REQUIRED ACTION:
Only lines with the word "slack" are needed; collect each of them from the listing below.

[[ EXERCISE DATA open ]]

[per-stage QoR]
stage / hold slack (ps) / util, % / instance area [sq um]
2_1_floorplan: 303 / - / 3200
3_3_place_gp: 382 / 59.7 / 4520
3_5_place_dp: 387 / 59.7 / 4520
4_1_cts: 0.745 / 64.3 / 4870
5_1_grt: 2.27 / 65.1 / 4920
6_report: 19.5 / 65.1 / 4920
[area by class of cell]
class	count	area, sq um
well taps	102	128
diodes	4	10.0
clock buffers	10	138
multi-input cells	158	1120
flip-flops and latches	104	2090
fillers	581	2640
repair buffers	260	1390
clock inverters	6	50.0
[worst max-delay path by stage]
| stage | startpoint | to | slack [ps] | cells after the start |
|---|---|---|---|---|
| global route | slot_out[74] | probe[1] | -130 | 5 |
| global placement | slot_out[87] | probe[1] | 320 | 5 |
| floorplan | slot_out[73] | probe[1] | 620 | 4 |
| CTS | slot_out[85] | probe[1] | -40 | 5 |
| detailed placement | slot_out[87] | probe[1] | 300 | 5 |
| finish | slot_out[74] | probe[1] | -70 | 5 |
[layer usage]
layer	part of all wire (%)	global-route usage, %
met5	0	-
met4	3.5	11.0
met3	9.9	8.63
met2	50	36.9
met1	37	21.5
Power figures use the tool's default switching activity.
`src/design/sli_pkg.sv`:
```
// Package: shared constants, payload structs and state codes for the list intersect unit
package sli_pkg;

    localparam int LIST_DEPTH = 1024;
    localparam int ADDR_W     = $clog2(LIST_DEPTH);
    localparam int CNT_W      = ADDR_W + 1;

    // command codes; code 3 is unused and ignored
    typedef enum logic [1:0] {
        CMD_CLEAR = 2'd0,
        CMD_LOAD  = 2'd1,
        CMD_PROBE = 2'd2
    } cmd_t;

    typedef struct packed {
        logic [1:0]  cmd;
        logic [31:0] item_value;
    } item_t;

    typedef struct packed {
        logic [31:0] match_value;
        logic        load_overflow;
    } result_t;

    // memory access request from the search controller to the store
    typedef struct packed {
        logic              we;
        logic [ADDR_W-1:0] waddr;
        logic [31:0]       wdata;
        logic              re;
        logic [ADDR_W-1:0] raddr;
    } mem_req_t;

    // result handed from the controller to the output register
    typedef struct packed {
        logic    valid;
        result_t data;
    } emit_t;

    typedef enum logic [3:0] {
        ST_IDLE,
        ST_GAL_RD,
        ST_GAL_CMP,
        ST_CHK_RD,
        ST_CHK_CMP,
        ST_BIN_RD,
        ST_BIN_CMP,
        ST_FIN_RD,
        ST_FIN_CMP
    } state_t;

endpackage

```
`src/design/sli_ctrl.sv`:
```
// Search controller: list count, pointer, overflow flag and gallop/binary search sequencer
module sli_ctrl
    import sli_pkg::*;
(
    input  logic        clk,
    input  logic        rst_n,
    input  logic        acc,
    input  item_t       item,
    input  logic        slot_free,
    input  logic [31:0] rd_data,
    output logic        idle,
    output mem_req_t    mem_req,
    output emit_t       emit
);

    state_t             state_reg, state_next;
    logic [CNT_W-1:0]   count_reg, count_next;
    logic [CNT_W-1:0]   ptr_reg, ptr_next;
    logic               ovf_reg, ovf_next;
    logic [31:0]        val_reg, val_next;
    logic [CNT_W-1:0]   lo_reg, lo_next;
    logic [CNT_W:0]     hi_reg, hi_next;
    logic [CNT_W:0]     step_reg, step_next;
    logic [CNT_W-1:0]   first_reg, first_next;
    logic [CNT_W-1:0]   len_reg, len_next;
    logic [CNT_W-1:0]   mid_reg, mid_next;

    logic [CNT_W:0]     count_ext;
    logic [CNT_W-1:0]   half;
    logic [CNT_W-1:0]   mid;

    assign count_ext = {1'b0, count_reg};
    assign half      = len_reg >> 1;
    assign mid       = first_reg + half;
    assign idle      = (state_reg == ST_IDLE);

    // control state
    always_ff @(posedge clk or negedge rst_n)
    begin
        if (!rst_n)
        begin
            state_reg <= ST_IDLE;
            count_reg <= '0;
            ptr_reg   <= '0;
            ovf_reg   <= 1'b0;
        end
        else
        begin
            state_reg <= state_next;
            count_reg <= count_next;
            ptr_reg   <= ptr_next;
            ovf_reg   <= ovf_next;
        end
    end

    // search working registers
    always_ff @(posedge clk)
    begin
        val_reg   <= val_next;
        lo_reg    <= lo_next;
        hi_reg    <= hi_next;
        step_reg  <= step_next;
        first_reg <= first_next;
        len_reg   <= len_next;
        mid_reg   <= mid_next;
    end

    // next state, memory requests and result
    always_comb
    begin
        state_next = state_reg;
        count_next = count_reg;
        ptr_next   = ptr_reg;
        ovf_next   = ovf_reg;
        val_next   = val_reg;
        lo_next    = lo_reg;
        hi_next    = hi_reg;
        step_next  = step_reg;
        first_next = first_reg;
        len_next   = len_reg;
        mid_next   = mid_reg;

        mem_req       = '0;
        mem_req.wdata = item.item_value;

        emit                    = '0;
        emit.data.match_value   = val_reg;
        emit.data.load_overflow = ovf_reg;

        unique case (state_reg)
            ST_IDLE:
            begin
                if (acc)
                begin
                    unique case (item.cmd)
                        CMD_CLEAR:
                        begin
                            count_next = '0;
                            ptr_next   = '0;
                        end
                        CMD_LOAD:
                        begin
                            if (count_reg < CNT_W'(LIST_DEPTH))
                            begin
                                mem_req.we    = 1'b1;
                                mem_req.waddr = count_reg[ADDR_W-1:0];
                                count_next    = count_reg + 1'b1;
                            end
                            else
                            begin
                                ovf_next = 1'b1;
                            end
                        end
                        CMD_PROBE:
                        begin
                            if (ptr_reg < count_reg)
                            begin
                                val_next   = item.item_value;
                                lo_next    = ptr_reg;
                                hi_next    = {1'b0, ptr_reg};
                                step_next  = (CNT_W+1)'(1);
                                state_next = ST_GAL_RD;
                            end
                        end
                        default:
                        begin
                        end
                    endcase
                end
            end
            // gallop: read hi while it is inside the list, else clamp
            ST_GAL_RD:
            begin
                if (hi_reg < count_ext)
                begin
                    mem_req.re    = 1'b1;
                    mem_req.raddr = hi_reg[ADDR_W-1:0];
                    state_next    = ST_GAL_CMP;
                end
                else
                begin
                    hi_next    = count_ext - 1'b1;
                    state_next = ST_CHK_RD;
                end
            end
            ST_GAL_CMP:
            begin
                if (rd_data < val_reg)
                begin
                    lo_next    = hi_reg[CNT_W-1:0] + 1'b1;
                    hi_next    = hi_reg + step_reg;
                    step_next  = step_reg << 1;
                    state_next = ST_GAL_RD;
                end
                else
                begin
                    state_next = ST_CHK_RD;
                end
            end
            // bracket check on the (clamped) upper bound
            ST_CHK_RD:
            begin
                mem_req.re    = 1'b1;
                mem_req.raddr = hi_reg[ADDR_W-1:0];
                state_next    = ST_CHK_CMP;
            end
            ST_CHK_CMP:
            begin
                if ((rd_data < val_reg) || ({1'b0, lo_reg} > hi_reg))
                begin
                    ptr_next   = count_reg;
                    state_next = ST_IDLE;
                end
                else
                begin
                    first_next = lo_reg;
                    len_next   = hi_reg[CNT_W-1:0] + 1'b1 - lo_reg;
                    state_next = ST_BIN_RD;
                end
            end
            // binary search over [first, first + len)
            ST_BIN_RD:
            begin
                if (len_reg != '0)
                begin
                    mem_req.re    = 1'b1;
                    mem_req.raddr = mid[ADDR_W-1:0];
                    mid_next      = mid;
                    state_next    = ST_BIN_CMP;
                end
                else
                begin
                    state_next = ST_FIN_RD;
                end
            end
            ST_BIN_CMP:
            begin
                if (rd_data < val_reg)
                begin
                    first_next = mid_reg + 1'b1;
                    len_next   = len_reg - half - 1'b1;
                end
                else
                begin
                    len_next = half;
                end
                state_next = ST_BIN_RD;
            end
            // final equality test at the landing index
            ST_FIN_RD:
            begin
                if (first_reg < count_reg)
                begin
                    mem_req.re    = 1'b1;
                    mem_req.raddr = first_reg[ADDR_W-1:0];
                    state_next    = ST_FIN_CMP;
                end
                else
                begin
                    ptr_next   = first_reg;
                    state_next = ST_IDLE;
                end
            end
            ST_FIN_CMP:
            begin
                if (rd_data == val_reg)
                begin
                    // hold here until the output register can take the match
                    if (slot_free)
                    begin
                        emit.valid = 1'b1;
                        ptr_next   = first_reg + 1'b1;
                        state_next = ST_IDLE;
                    end
                end
                else
                begin
                    ptr_next   = first_reg;
                    state_next = ST_IDLE;
                end
            end
            default:
            begin
                state_next = ST_IDLE;
            end
        endcase
    end

    // reads stay within the written part of the store
    a_read_in_list: assert property (@(posedge clk) disable iff (!rst_n)
        mem_req.re |-> ({1'b0, mem_req.raddr} < count_reg))
        else $error("read beyond list count");

    // a match is only handed over when the output register is free
    a_emit_slot: assert property (@(posedge clk) disable iff (!rst_n)
        emit.valid |-> slot_free)
        else $error("match emitted into a full output register");

    // pointer never runs past the list
    a_ptr_bound: assert property (@(posedge clk) disable iff (!rst_n)
        ptr_reg <= count_reg)
        else $error("search pointer beyond list count");

    // list length is frozen while a probe is in progress
    a_count_busy: assert property (@(posedge clk) disable iff (!rst_n)
        (state_reg != ST_IDLE) |=> $stable(count_reg))
        else $error("list count changed during a search");

endmodule

```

[[ EXERCISE DATA closed ]]

REPLY TO THE TASK:
stage / hold slack (ps) / util, % / instance area [sq um]
| stage | startpoint | to | slack [ps] | cells after the start |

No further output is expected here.